唇が震え、乾いた喉を唾液が通る。聞くべきなのだと分かっている。だが、それを口にしてしまうと、自分の中で何かが変わる、そんな気がした。キルゲルは言った。
『お前は一度死んでいる』
と。
そして、先程見た記憶。アレはきっと、一度死んだ時の記憶。あの二人はきっと死んだ僕を蘇らせた人。何の理由があって蘇らせたのか、どうやって蘇らせたのか分からないが、間違いなくそうだろう。僅かな記憶の断片が重なり合い、見え始める。自らの過去。
息を呑み、震える唇をかみ締め、恐る恐る尋ねる。
「その日、一体、何があったのかな?」
「本当に覚えてない?」
「ああ……」
頷くと、怪訝そうな表情を浮かべる。それから、思い出す様に唇に指を当て、「うーん」と唸る。それから数十秒が過ぎ、
「確か、十年位前かな? この公園で、あたしと、晃と、もう一人誰か女の子が居て、三人で遊んでたら、突然ガス爆発が起こったんだよ」
「ガス爆発?」
意外な言葉に思わず聞き返してしまった。この公園内にガスなんてあっただろうか、と疑問。その疑問に、気付いたのか、加奈は「ほら」と、大声をあげ、
「この公園の管理室。あそこにガスボンベを運んでたんだよ。一応、管理室はガスとか使える様になってるし……」
と、加奈が指差す先を見据える。街頭の明かりに照らされるボロ屋。確かにあの小屋は昔、管理室になていた。良く管理室のおじさんにお菓子なんかをもらった覚えもある。でも、あの管理室にガスボンベがあっただろうか。思い出そうとするが、その辺の記憶は曖昧だった。
ボンヤリとモヤのかかった記憶に、加奈も失笑する。
「実はさ、あたしもそこん所曖昧なんだよね。周りの人がガス爆発だって言ってたから、そう思ってたんだけど……。今、思うとあの管理室って、ガスボンベなんて置いてなかった気がしてさ」
当時は五、六歳だ。そんな細かい事まで完璧に覚えきれない。でも、僕と加奈の同じ違和感。この瞬間、頭の中に過ったのは鬼獣と封術師、ガーディアンの三つの文字。もしかすると、あのガス爆発と呼ばれる事故は――。
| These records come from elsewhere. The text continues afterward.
Context: an optimization exercise on an open-source flow, tuned for small area, a short achievable clock period and few clock cycles. The choices shown serve that exercise and are no tape-out recipe.
Function was checked by simulation only, so behaviour that the tests miss may differ from the original.

### flow/design.v
package mod_exp_pkg;
  localparam int MOD_EXP_WIDTH = 256;
  localparam int MM_RADIX_BITS = 8;
  localparam int MM_DIGITS     = 34;
  localparam int R2_H          = 17;
  localparam int R2_SQ1        = 4;
  localparam int R2_TWO        = 0;
  localparam int R2_SQ2        = 0;
  localparam int RES_BLK       = 8;
endpackage
module mod_exp_mul_mod
#(
  parameter int W  = 266,
  parameter int BW = 265,
  parameter int NW = 264,
  parameter int K  = 8
) (
  input  logic [W-1:0]   s_i,
  input  logic [W-1:0]   c_i,
  input  logic           cin_i,
  input  logic [K-1:0]   a,
  input  logic [K-1:0]   q,
  input  logic [2*K-1:0] pab,
  input  logic [K-1:0]   pabn,
  input  logic [BW-1:0]  b,
  input  logic [NW-1:0]  nt,
  input  logic [K-1:0]   n1,
  output logic [W-1:0]   s_o,
  output logic [W-1:0]   c_o,
  output logic           cin_o,
  output logic [K-1:0]   q_o
);
  localparam int M = W + K;
  logic [M-1:0] s_w, c_w;
  assign s_w = M'(s_i);
  assign c_w = M'(c_i);
  logic [M-1:0] p0, q0;
  logic [M-1:0] p1, q1;
  logic [M-1:0] p2, q2;
  logic [M-1:0] p3, q3;
  logic [M-1:0] p4, q4;
  logic [M-1:0] p5, q5;
  logic [M-1:0] p6, q6;
  logic [M-1:0] p7, q7;
  assign p0 = a[0] ? (M'(b)) : '0;
  assign q0 = q[0] ? (M'(nt)) : '0;
  assign p1 = (a[1] ? (M'(b) << 1) : '0) | M'(cin_i);    
  assign q1 = q[1] ? (M'(nt) << 1) : '0;
  assign p2 = a[2] ? (M'(b) << 2) : '0;
  assign q2 = q[2] ? (M'(nt) << 2) : '0;
  assign p3 = a[3] ? (M'(b) << 3) : '0;
  assign q3 = q[3] ? (M'(nt) << 3) : '0;
  assign p4 = a[4] ? (M'(b) << 4) : '0;
  assign q4 = q[4] ? (M'(nt) << 4) : '0;
  assign p5 = a[5] ? (M'(b) << 5) : '0;
  assign q5 = q[5] ? (M'(nt) << 5) : '0;
  assign p6 = a[6] ? (M'(b) << 6) : '0;
  assign q6 = q[6] ? (M'(nt) << 6) : '0;
  assign p7 = a[7] ? (M'(b) << 7) : '0;
  assign q7 = q[7] ? (M'(nt) << 7) : '0;
  logic [M-1:0] fs0, fc0;    
  assign fs0 = s_w ^ c_w ^ p0;
  assign fc0 = M'(((s_w & c_w) | (s_w & p0) | (c_w & p0)) << 1);
  logic [M-1:0] fs1, fc1;    
  assign fs1 = p1 ^ p2 ^ p3;
  assign fc1 = M'(((p1 & p2) | (p1 & p3) | (p2 & p3)) << 1);
  logic [M-1:0] fs2, fc2;    
  assign fs2 = p4 ^ p5 ^ p6;
  assign fc2 = M'(((p4 & p5) | (p4 & p6) | (p5 & p6)) << 1);
  logic [M-1:0] fs3, fc3;    
  assign fs3 = p7 ^ q0 ^ q1;
  assign fc3 = M'(((p7 & q0) | (p7 & q1) | (q0 & q1)) << 1);
  logic [M-1:0] fs4, fc4;    
  assign fs4 = q2 ^ q3 ^ q4;
  assign fc4 = M'(((q2 & q3) | (q2 & q4) | (q3 & q4)) << 1);
  logic [M-1:0] fs5, fc5;    
  assign fs5 = q5 ^ q6 ^ q7;
  assign fc5 = M'(((q5 & q6) | (q5 & q7) | (q6 & q7)) << 1);
  logic [M-1:0] fs6, fc6;    
  assign fs6 = fs0 ^ fc0 ^ fs1;
  assign fc6 = M'(((fs0 & fc0) | (fs0 & fs1) | (fc0 & fs1)) << 1);
  logic [M-1:0] fs7, fc7;    
  assign fs7 = fc1 ^ fs2 ^ fc2;
  assign fc7 = M'(((fc1 & fs2) | (fc1 & fc2) | (fs2 & fc2)) << 1);
  logic [M-1:0] fs8, fc8;    
  assign fs8 = fs3 ^ fc3 ^ fs4;
  assign fc8 = M'(((fs3 & fc3) | (fs3 & fs4) | (fc3 & fs4)) << 1);
  logic [M-1:0] fs9, fc9;    
  assign fs9 = fc4 ^ fs5 ^ fc5;
  assign fc9 = M'(((fc4 & fs5) | (fc4 & fc5) | (fs5 & fc5)) << 1);
  logic [M-1:0] fs10, fc10;    
  assign fs10 = fs6 ^ fc6 ^ fs7;
  assign fc10 = M'(((fs6 & fc6) | (fs6 & fs7) | (fc6 & fs7)) << 1);
  logic [M-1:0] fs11, fc11;    
  assign fs11 = fc7 ^ fs8 ^ fc8;
  assign fc11 = M'(((fc7 & fs8) | (fc7 & fc8) | (fs8 & fc8)) << 1);
  logic [M-1:0] fs12, fc12;    
  assign fs12 = fs10 ^ fc10 ^ fs11;
  assign fc12 = M'(((fs10 & fc10) | (fs10 & fs11) | (fc10 & fs11)) << 1);
  logic [M-1:0] fs13, fc13;    
  assign fs13 = fc11 ^ fs9 ^ fc9;
  assign fc13 = M'(((fc11 & fs9) | (fc11 & fc9) | (fs9 & fc9)) << 1);
  logic [M-1:0] fs14, fc14;    
  assign fs14 = fs12 ^ fc12 ^ fs13;
  assign fc14 = M'(((fs12 & fc12) | (fs12 & fs13) | (fc12 & fs13)) << 1);
  logic [M-1:0] fs15, fc15;    
  assign fs15 = fs14 ^ fc14 ^ fc13;
  assign fc15 = M'(((fs14 & fc14) | (fs14 & fc13) | (fc14 & fc13)) << 1);
  assign cin_o = |{fs15[K-1:0], fc15[K-1:0]};
  assign s_o   = fs15[M-1:K];
  assign c_o   = fc15[M-1:K];
  logic [2*K-1:0] z_s;
  assign z_s = s_i[2*K-1:0] + c_i[2*K-1:0] + (2*K)'(cin_i) + pab;
  assign q_o = z_s[2*K-1:K] + pabn + (q[0] ? K'(n1 << 0) : K'(0)) + (q[1] ? K'(n1 << 1) : K'(0)) + (q[2] ? K'(n1 << 2) : K'(0)) + (q[3] ? K'(n1 << 3) : K'(0)) + (q[4] ? K'(n1 << 4) : K'(0)) + (q[5] ? K'(n1 << 5) : K'(0)) + (q[6] ? K'(n1 << 6) : K'(0)) + (q[7] ? K'(n1 << 7) : K'(0));
endmodule
module mod_exp_pmul
#(
  parameter int K = 8
) (
  input  logic [K-1:0]   a,
  input  logic [2*K-1:0] b,
  output logic [2*K-1:0] p
);
  assign p = (a[0] ? (2*K)'(b << 0) : (2*K)'(0)) + (a[1] ? (2*K)'(b << 1) : (2*K)'(0)) + (a[2] ? (2*K)'(b << 2) : (2*K)'(0)) + (a[3] ? (2*K)'(b << 3) : (2*K)'(0)) + (a[4] ? (2*K)'(b << 4) : (2*K)'(0)) + (a[5] ? (2*K)'(b << 5) : (2*K)'(0)) + (a[6] ? (2*K)'(b << 6) : (2*K)'(0)) + (a[7] ? (2*K)'(b << 7) : (2*K)'(0));
endmodule
module mod_exp_np
#(
  parameter int K = 8
) (
  input  logic [K-1:0] n,
  output logic [K-1:0] np
);
  always_comb begin
    case (n)
      8'd1: np = 8'd255;
      8'd3: np = 8'd85;
      8'd5: np = 8'd51;
      8'd7: np = 8'd73;
      8'd9: np = 8'd199;
      8'd11: np = 8'd93;
      8'd13: np = 8'd59;
      8'd15: np = 8'd17;
      8'd17: np = 8'd15;
      8'd19: np = 8'd229;
      8'd21: np = 8'd195;
      8'd23: np = 8'd89;
      8'd25: np = 8'd215;
      8'd27: np = 8'd237;
      8'd29: np = 8'd203;
      8'd31: np = 8'd33;
      8'd33: np = 8'd31;
      8'd35: np = 8'd117;
      8'd37: np = 8'd83;
      8'd39: np = 8'd105;
      8'd41: np = 8'd231;
      8'd43: np = 8'd125;
      8'd45: np = 8'd91;
      8'd47: np = 8'd49;
      8'd49: np = 8'd47;
      8'd51: np = 8'd5;
      8'd53: np = 8'd227;
      8'd55: np = 8'd121;
      8'd57: np = 8'd247;
      8'd59: np = 8'd13;
      8'd61: np = 8'd235;
      8'd63: np = 8'd65;
      8'd65: np = 8'd63;
      8'd67: np = 8'd149;
      8'd69: np = 8'd115;
      8'd71: np = 8'd137;
      8'd73: np = 8'd7;
      8'd75: np = 8'd157;
      8'd77: np = 8'd123;
      8'd79: np = 8'd81;
      8'd81: np = 8'd79;
      8'd83: np = 8'd37;
      8'd85: np = 8'd3;
      8'd87: np = 8'd153;
      8'd89: np = 8'd23;
      8'd91: np = 8'd45;
      8'd93: np = 8'd11;
      8'd95: np = 8'd97;
      8'd97: np = 8'd95;
      8'd99: np = 8'd181;
      8'd101: np = 8'd147;
      8'd103: np = 8'd169;
      8'd105: np = 8'd39;
      8'd107: np = 8'd189;
      8'd109: np = 8'd155;
      8'd111: np = 8'd113;
      8'd113: np = 8'd111;
      8'd115: np = 8'd69;
      8'd117: np = 8'd35;
      8'd119: np = 8'd185;
      8'd121: np = 8'd55;
      8'd123: np = 8'd77;
      8'd125: np = 8'd43;
      8'd127: np = 8'd129;
      8'd129: np = 8'd127;
      8'd131: np = 8'd213;
      8'd133: np = 8'd179;
      8'd135: np = 8'd201;
      8'd137: np = 8'd71;
      8'd139: np = 8'd221;
      8'd141: np = 8'd187;
      8'd143: np = 8'd145;
      8'd145: np = 8'd143;
      8'd147: np = 8'd101;
      8'd149: np = 8'd67;
      8'd151: np = 8'd217;
      8'd153: np = 8'd87;
      8'd155: np = 8'd109;
      8'd157: np = 8'd75;
      8'd159: np = 8'd161;
      8'd161: np = 8'd159;
      8'd163: np = 8'd245;
      8'd165: np = 8'd211;
      8'd167: np = 8'd233;
      8'd169: np = 8'd103;
      8'd171: np = 8'd253;
      8'd173: np = 8'd219;
      8'd175: np = 8'd177;
      8'd177: np = 8'd175;
      8'd179: np = 8'd133;
      8'd181: np = 8'd99;
      8'd183: np = 8'd249;
      8'd185: np = 8'd119;
      8'd187: np = 8'd141;
      8'd189: np = 8'd107;
      8'd191: np = 8'd193;
      8'd193: np = 8'd191;
      8'd195: np = 8'd21;
      8'd197: np = 8'd243;
      8'd199: np = 8'd9;
      8'd201: np = 8'd135;
      8'd203: np = 8'd29;
      8'd205: np = 8'd251;
      8'd207: np = 8'd209;
      8'd209: np = 8'd207;
      8'd211: np = 8'd165;
      8'd213: np = 8'd131;
      8'd215: np = 8'd25;
      8'd217: np = 8'd151;
      8'd219: np = 8'd173;
      8'd221: np = 8'd139;
      8'd223: np = 8'd225;
      8'd225: np = 8'd223;
      8'd227: np = 8'd53;
      8'd229: np = 8'd19;
      8'd231: np = 8'd41;
      8'd233: np = 8'd167;
      8'd235: np = 8'd61;
      8'd237: np = 8'd27;
      8'd239: np = 8'd241;
      8'd241: np = 8'd239;
      8'd243: np = 8'd197;
      8'd245: np = 8'd163;
      8'd247: np = 8'd57;
      8'd249: np = 8'd183;
      8'd251: np = 8'd205;
      8'd253: np = 8'd171;
      8'd255: np = 8'd1;
      default: np = '0;
    endcase
  end
endmodule
This is an optimization exercise on Yosys and OpenROAD, whose aim is small area, a short achievable clock period and few clock cycles per item, not a production implementation.
RTL that was checked went through simulation tests only; none was proved equivalent to the original.
The RTL of run 6 was laid out without a check of its function.
Power figures rest on the tool's default switching activity, not on a simulated workload.

--- design/flow/config.mk ---
export PLATFORM = sky130hd
export DESIGN_NAME = text_full_justify_top
export DESIGN_NICKNAME = text_full_justify_top
export VERILOG_FILES = /design/flow/design.v
export SDC_FILE = /design/flow/constraint.sdc
export NUM_CORES = 4
export LEC_CHECK = 0
export ABC_CLOCK_PERIOD_IN_PS = 2600
export CAP_MARGIN = 20
export CORE_MARGIN = 2
export CORE_UTILIZATION = 70
export CTS_CLUSTER_DIAMETER = 70
export CTS_CLUSTER_SIZE = 24
export SETUP_SLACK_MARGIN = 4.5
export SLEW_MARGIN = 20
--- design/flow/constraint.sdc ---
create_clock -name core_clock -period 7.0 [get_ports {clk}]
set_input_delay 1.4000 -clock core_clock [delete_from_list [all_inputs] [get_ports {clk}]]
set_output_delay 1.4000 -clock core_clock [all_outputs]
set_load 0.01 [all_outputs]
--- design/flow/design.v ---
`default_nettype none
package tfj_pkg;
	localparam int MAX_WIDTH = 32;
	localparam int MAX_WORDS = 16;
	localparam logic [7:0] SPACE_CHAR = 8'd32;
	localparam logic [5:0] WIDTH_RESET = 6'd16;
	typedef struct packed {
		logic take;
		logic copy;
		logic div;
		logic full;
		logic emit;
		logic line_clear;
	} tfj_cmd_t;
	typedef struct packed {
		logic tend;
		logic wl_zero;
		logic words_zero;
		logic need_break;
		logic copy_last;
		logic div_done;
		logic emit_done;
	} tfj_sts_t;
endpackage
`default_nettype wire
`default_nettype none
module tfj_ctrl (
	input  wire logic       clk,
	input  wire logic       arst_n,
	input  wire logic [5:0] w,
	input  wire logic       nl_ready,
	input  wire logic [5:0] nl_len,
	input  wire logic       nl_cut,
	input  wire logic [4:0] nl_bm1,
	input  wire logic [3:0] nl_rem,
	output logic            nl_take,
	input  wire logic       q_v,
	input  wire logic [8:0] q_data,
	output logic            rd_take,
	input  wire logic       out_ready,
	output logic            out_valid,
	output logic [7:0]      out_byte,
	output logic            out_line_last,
	output logic            out_word_cut
);
	logic       cur_q;
	logic [5:0] pos_q;    
	logic [5:0] let_q;
	logic [4:0] gap_q;
	logic [4:0] bm1_q;
	logic [3:0] rem_q;
	logic       ng_q;
	logic       cut_q;
	logic       ov_q;
	logic [7:0] ob_q;
	logic       ol_q;
	logic       oc_q;
	logic       sv_q;
	logic [7:0] sb_q;
	logic       sl_q;
	logic       sc_q;
	logic       gz_q;     
	logic       lz_q;     
	logic       lst_q;    
	logic       c_gap;
	logic       c_pad;
	logic       c_gs;
	logic       c_let;
	logic       emit;
	logic       last;
	logic [7:0] eb;
	assign c_gap = !gz_q;
	assign c_pad = gz_q && lz_q;
	assign c_gs  = !c_gap && !c_pad && q_v && q_data[8] && ng_q;
	assign c_let = !c_gap && !c_pad && q_v && !(q_data[8] && ng_q);
	assign emit  = cur_q && !sv_q && (c_gap || c_pad || q_v);
	assign last  = lst_q;
	assign eb    = c_let ? q_data[7:0] : tfj_pkg::SPACE_CHAR;
	assign rd_take = emit && c_let;
	assign nl_take = nl_ready && (!cur_q || (emit && last));
	always_ff @(posedge clk or negedge arst_n) begin
		if (!arst_n) begin
			cur_q <= 1'b0;
			pos_q <= 6'd0;
			let_q <= 6'd0;
			gap_q <= 5'd0;
			ng_q  <= 1'b0;
			gz_q  <= 1'b1;
			lz_q  <= 1'b1;
			lst_q <= 1'b1;
			ov_q  <= 1'b0;
			sv_q  <= 1'b0;
		end else begin
			if (emit) begin
				pos_q <= pos_q - 6'd1;
				lst_q <= pos_q == 6'd2;
				if (c_gap) begin
					gap_q <= gap_q - 5'd1;
					gz_q  <= gap_q == 5'd1;
				end
				if (c_gs) begin
					gap_q <= bm1_q + {4'd0, rem_q != 4'd0};
					gz_q  <= bm1_q == 5'd0 && rem_q == 4'd0;
					ng_q  <= 1'b0;
				end
				if (c_let) begin
					let_q <= let_q - 6'd1;
					lz_q  <= let_q == 6'd1;
					ng_q  <= 1'b1;
				end
				if (last) begin
					cur_q <= 1'b0;
				end
			end
			if (nl_take) begin
				cur_q <= 1'b1;
				pos_q <= w;
				lst_q <= w == 6'd1;
				let_q <= nl_len;
				lz_q  <= nl_len == 6'd0;
				gap_q <= 5'd0;
				gz_q  <= 1'b1;
				ng_q  <= 1'b0;
			end
			if (!ov_q || out_ready) begin
				ov_q <= emit || sv_q;
				sv_q <= 1'b0;
			end else if (emit) begin
				sv_q <= 1'b1;
			end
		end
	end
	always_ff @(posedge clk) begin
		if (emit && c_gs && rem_q != 4'd0) begin
			rem_q <= rem_q - 4'd1;
		end
		if (nl_take) begin
			bm1_q <= nl_bm1;
			rem_q <= nl_rem;
			cut_q <= nl_cut;
		end
		if (!ov_q || out_ready) begin
			if (sv_q) begin
				ob_q <= sb_q;
				ol_q <= sl_q;
				oc_q <= sc_q;
			end else begin
				ob_q <= eb;
				ol_q <= last;
				oc_q <= cut_q;
			end
		end
		if (emit) begin
			sb_q <= eb;
			sl_q <= last;
			sc_q <= cut_q;
		end
	end
	assign out_valid     = ov_q;
	assign out_byte      = ob_q;
	assign out_line_last = ol_q;
	assign out_word_cut  = oc_q;
endmodule
`default_nettype wire
`default_nettype none
module tfj_dp (
	input  wire logic       clk,
	input  wire logic       arst_n,
	input  wire logic       wr_en,
	input  wire logic       wr_adv,
	input  wire logic [8:0] wr_data,
	input  wire logic       rd_take,
	output logic            q_v,
	output logic [8:0]      q_data,
	output logic [6:0]      mc
);
	logic [8:0] mem [64];
	logic [3:0] wa_q;
	logic [3:0] wb_q;
	logic [3:0] wc_q;
	logic [5:0] ra_q;
	logic [6:0] mc_q;     
	logic       ne_q;     
	logic       load;
	logic [8:0] r1 [16];
	logic [8:0] r2 [4];
	logic [8:0] rd;
	always_comb begin
		for (int i = 0; i < 16; i++) begin
			r1[i] = ra_q[1] ? (ra_q[0] ? mem[4 * i + 3] : mem[4 * i + 2])
				: (ra_q[0] ? mem[4 * i + 1] : mem[4 * i]);
		end
		for (int i = 0; i < 4; i++) begin
			r2[i] = ra_q[3] ? (ra_q[2] ? r1[4 * i + 3] : r1[4 * i + 2])
				: (ra_q[2] ? r1[4 * i + 1] : r1[4 * i]);
		end
		rd = ra_q[5] ? (ra_q[4] ? r2[3] : r2[2]) : (ra_q[4] ? r2[1] : r2[0]);
	end
	assign load = (rd_take || !q_v) && ne_q;
	assign mc   = mc_q;
	always_ff @(posedge clk) begin
		for (int i = 0; i < 64; i++) begin
			if (wr_en && wa_q[i % 4] && wb_q[(i / 4) % 4] && wc_q[i / 16]) begin
				mem[i] <= wr_data;
			end
		end
		if (load) begin
			q_data <= rd;
		end
	end
	always_ff @(posedge clk or negedge arst_n) begin
		if (!arst_n) begin
			wa_q <= 4'b0001;
			wb_q <= 4'b0001;
			wc_q <= 4'b0001;
			ra_q <= 6'd0;
			mc_q <= 7'd0;
			ne_q <= 1'b0;
			q_v  <= 1'b0;
		end else begin
			if (wr_adv) begin
				wa_q <= {wa_q[2:0], wa_q[3]};
				if (wa_q[3]) begin
					wb_q <= {wb_q[2:0], wb_q[3]};
					if (wb_q[3]) begin
						wc_q <= {wc_q[2:0], wc_q[3]};
					end
				end
			end
			if (wr_adv && !load) begin
				mc_q <= mc_q + 7'd1;
			end else if (!wr_adv && load) begin
				mc_q <= mc_q - 7'd1;
			end
			ne_q <= wr_adv || (ne_q && !(mc_q == 7'd1 && load));
			if (load) begin
				ra_q <= ra_q + 6'd1;
				q_v  <= 1'b1;
			end else if (rd_take) begin
				q_v <= 1'b0;
			end
		end
	end
endmodule
`default_nettype wire
`default_nettype none
module text_full_justify_top (
	input  wire logic       clk,
	input  wire logic       arst_n,
	input  wire logic       cfg_we,
	input  wire logic [5:0] cfg_wdata,
	input  wire logic       in_valid,
	output logic            in_ready,
	input  wire logic [7:0] in_byte,
	input  wire logic       in_byte_valid,
	input  wire logic       in_word_end,
	input  wire logic       in_text_end,
	output logic            out_valid,
	input  wire logic       out_ready,
	output logic [7:0]      out_byte,
	output logic            out_line_last,
	output logic            out_word_cut
);
	logic [5:0] w_q;
	logic       rdy_q;
	logic       it_v;
	logic [7:0] it_b;
	logic       it_bv;
	logic       it_cl;
	logic       it_te;
	logic [5:0] wlc_q;    
	logic       wfull_q;  
	logic       ovf_q;    
	logic       b_v;
	logic [5:0] b_wl;
	logic       b_ovf;
	logic       b_ne;     
	logic       b_brk;    
	logic       b_tep;    
	logic [5:0] len_q;    
	logic [4:0] n_q;      
	logic       cut_q;
	logic [5:0] rp1_q;    
	logic       le_q;     
	logic       dst_q;
	logic [2:0] dcnt_q;
	logic [4:0] ds_q;
	logic [3:0] dr_q;
	logic       nl_v;
	logic [5:0] nl_len;
	logic       nl_cut;
	logic [4:0] nl_bm1;
	logic [3:0] nl_rem;
	logic       nl_take;
	logic       q_v;
	logic [8:0] q_data;
	logic       rd_take;
	logic [6:0] mc;
	logic       accept;
	logic       in_cl;
	logic       a_stall;
	logic       a_cons;
	logic       store;
	logic [5:0] wlc_new;
	logic       xfer;
	logic       ne_new;
	logic       b_fresh;
	logic [5:0] add_len;
	logic       add_cut;
	logic       div_done;
	logic       b_stall;
	logic       b_proc;
	logic       b_cons;
	logic       b_v_d;
	logic [4:0] t5;
	logic       qbit;
	logic [3:0] gaps;
	logic       it_v_nx;
	logic       cl_nx;
	logic       room;
	logic       wfull_safe;
	assign in_cl  = in_word_end | in_text_end;
	assign accept = in_valid && rdy_q;
	assign in_ready = rdy_q;
	assign a_stall = it_cl && b_v;
	assign a_cons  = it_v && !a_stall;
	assign store   = a_cons && it_bv && !wfull_q;
	assign wlc_new = wlc_q + {5'd0, it_bv && !wfull_q};
	assign xfer    = a_cons && it_cl;
	assign ne_new  = wlc_q != 6'd0 || it_bv;
	assign b_fresh  = b_brk || le_q;
	assign add_len  = (b_fresh ? 6'd0 : len_q) + b_wl;
	assign add_cut  = (b_fresh ? 1'b0 : cut_q) | b_ovf;
	assign div_done = !dst_q && dcnt_q == 3'd5;
	assign b_stall  = b_brk ? (nl_v || !div_done) : (b_tep && nl_v);
	assign b_proc   = b_v && !b_stall;
	assign b_cons   = b_proc && !(b_brk && b_tep);
	assign b_v_d    = xfer || (b_v && !b_cons);
	assign gaps = n_q[3:0] - 4'd1;
	assign t5   = {dr_q, ds_q[4]};
	assign qbit = t5 >= {1'b0, gaps};
	always_ff @(posedge clk or negedge arst_n) begin
		if (!arst_n) begin
			w_q     <= tfj_pkg::WIDTH_RESET;
			rdy_q   <= 1'b0;
			it_v    <= 1'b0;
			wlc_q   <= 6'd0;
			wfull_q <= 1'b0;
			ovf_q   <= 1'b0;
			b_v     <= 1'b0;
			len_q   <= 6'd0;
			n_q     <= 5'd0;
			cut_q   <= 1'b0;
			rp1_q   <= 6'd0;
			le_q    <= 1'b1;
			dst_q   <= 1'b0;
			dcnt_q  <= 3'd0;
			nl_v    <= 1'b0;
		end else begin
			if (cfg_we) begin
				if (cfg_wdata == 6'd0) begin
					w_q <= 6'd1;
				end else if (cfg_wdata > 6'd32) begin
					w_q <= 6'd32;
				end else begin
					w_q <= cfg_wdata;
				end
			end
			if (accept) begin
				it_v <= 1'b1;
			end else if (a_cons) begin
				it_v <= 1'b0;
			end
			if (xfer) begin
				wlc_q   <= 6'd0;
				wfull_q <= 1'b0;
				ovf_q   <= 1'b0;
			end else if (a_cons && it_bv) begin
				if (!wfull_q) begin
					wlc_q   <= wlc_new;
					wfull_q <= wlc_new == w_q;
				end else begin
					ovf_q <= 1'b1;
				end
			end
			b_v <= b_v_d;
			if (b_proc && b_ne) begin
				len_q <= add_len;
				n_q   <= (b_fresh ? 5'd0 : n_q) + 5'd1;
				le_q  <= 1'b0;
				cut_q <= add_cut;
				rp1_q <= b_fresh ? (w_q - b_wl) : (rp1_q + ~b_wl);
			end
			if (b_proc && !b_brk && b_tep) begin
				len_q <= 6'd0;
				n_q   <= 5'd0;
				le_q  <= 1'b1;
				cut_q <= 1'b0;
			end
			dst_q <= b_proc && b_ne;
			if (dst_q) begin
				dcnt_q <= 3'd0;
			end else if (dcnt_q != 3'd5) begin
				dcnt_q <= dcnt_q + 3'd1;
			end
			if (b_proc && (b_brk || b_tep)) begin
				nl_v <= 1'b1;
			end else if (nl_take) begin
				nl_v <= 1'b0;
			end
			rdy_q <= !(it_v_nx && cl_nx && b_v_d) && (room || wfull_safe);
		end
	end
	always_ff @(posedge clk) begin
		if (accept) begin
			it_b  <= in_byte;
			it_bv <= in_byte_valid;
			it_cl <= in_cl;
			it_te <= in_text_end;
		end
		if (xfer) begin
			b_wl  <= wlc_new;
			b_ovf <= ovf_q || (it_bv && wfull_q);
			b_ne  <= ne_new;
			b_brk <= ne_new && !le_q && (wlc_new >= rp1_q || n_q[4]);
			b_tep <= it_te && (ne_new || !le_q);
		end else if (b_proc && b_brk) begin
			b_wl  <= 6'd0;
			b_ovf <= 1'b0;
			b_ne  <= 1'b0;
			b_brk <= 1'b0;
		end
		if (dst_q) begin
			ds_q <= 5'(w_q - len_q);
			dr_q <= 4'd0;
		end else if (dcnt_q != 3'd5) begin
			ds_q <= {ds_q[3:0], qbit};
			dr_q <= qbit ? 4'(t5 - {1'b0, gaps}) : t5[3:0];
		end
		if (b_proc && b_brk) begin
			nl_len <= len_q;
			nl_cut <= cut_q;
			nl_bm1 <= ds_q - 5'd1;
			nl_rem <= dr_q;
		end else if (b_proc && b_tep) begin
			nl_len <= add_len;
			nl_cut <= add_cut;
			nl_bm1 <= 5'd0;
			nl_rem <= 4'd0;
		end
	end
	assign it_v_nx = accept || (it_v && !a_cons);
	assign cl_nx   = accept ? in_cl : it_cl;
	assign room    = (mc + {6'd0, q_v} + {6'd0, store}) <= 7'd63;
	assign wfull_safe = !(it_v && it_cl) && !(accept && in_cl)
		&& (wfull_q || (it_v && it_bv && wlc_q + 6'd1 == w_q));
	tfj_dp u_dp (
		.clk     (clk),
		.arst_n  (arst_n),
		.wr_en   (it_v && it_bv && !wfull_q),
		.wr_adv  (store),
		.wr_data ({wlc_q == 6'd0, it_b}),
		.rd_take (rd_take),
		.q_v     (q_v),
		.q_data  (q_data),
		.mc      (mc)
	);
	tfj_ctrl u_ctrl (
		.clk           (clk),
		.arst_n        (arst_n),
		.w             (w_q),
		.nl_ready      (nl_v),
		.nl_len        (nl_len),
		.nl_cut        (nl_cut),
		.nl_bm1        (nl_bm1),
		.nl_rem        (nl_rem),
		.nl_take       (nl_take),
		.q_v           (q_v),
		.q_data        (q_data),
		.rd_take       (rd_take),
		.out_ready     (out_ready),
		.out_valid     (out_valid),
		.out_byte      (out_byte),
		.out_line_last (out_line_last),
		.out_word_cut  (out_word_cut)
	);
endmodule
`default_nettype wire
一つの仮説を考えた時、ズキッと頭が痛み、先程見た記憶の断片がフラッシュバックする。
『私は、この子を――』
『違う。これは――』
薄らとあの二人の言葉が思い出される。
『だからって、そんな事したら! この子を巻き込むつもり』
『元々、この子には能力があった。多分、このまま成長していればいずれ――』
懐かしい二つの声。それと同時に胸の奥にあるモノがカッと熱くなる。
『そうかもしれないけど……それじゃあ、この子が――』
『大丈夫。この子は真っ直ぐに成長する。だから……』
『分かった。もう止めない。あんたがしたい様にしなさい』
暖かな彼女の声に、もう一つの声が『うん』と嬉しそうな弾んだ声を発した。
「晃? 大丈夫?」
唐突に記憶の世界から引き戻される。加奈の声によって。我に返ると、心配そうな表情の加奈の顔が目の前にあった。
「な、何?」
「ボーッとしてどうしたのよ?」
「いや、何でも無いよ」
苦笑すると、「またそうやって」と、加奈は不満そうな声を上げ、小さく息を吐いた。
そんな加奈の姿に、小さく笑うと、ムスッとした表情を浮かべ、立ち上がり、
「それじゃあ、あたし、そろそろ行くから」
と、右手をヒラヒラ振り歩き出す。その背中を見据え、「ありがとう」と声を掛けると、街頭に照らされた加奈の耳が赤くなったのが見え、それを隠す様に「じゃあ、また明日」と、早口で言うと走っていってしまった。
そんな加奈の様子に、思わず笑った。心の底から。
静けさの戻った園内で、一人ベンチへと腰を下ろした。
(何か思い出したか?)
「少しだけな……。キルゲル。これは、僕の勘なんだけど……」
キルゲルに全てを告げる。
キルゲルはそれを黙って聞き、最後に静かに肯定した。お前の考えは全て正解だと。その言葉を聞き、胸の痛みが何だったのか理解した。そして、同時に覚悟する。自分がしなきゃ行けない事を。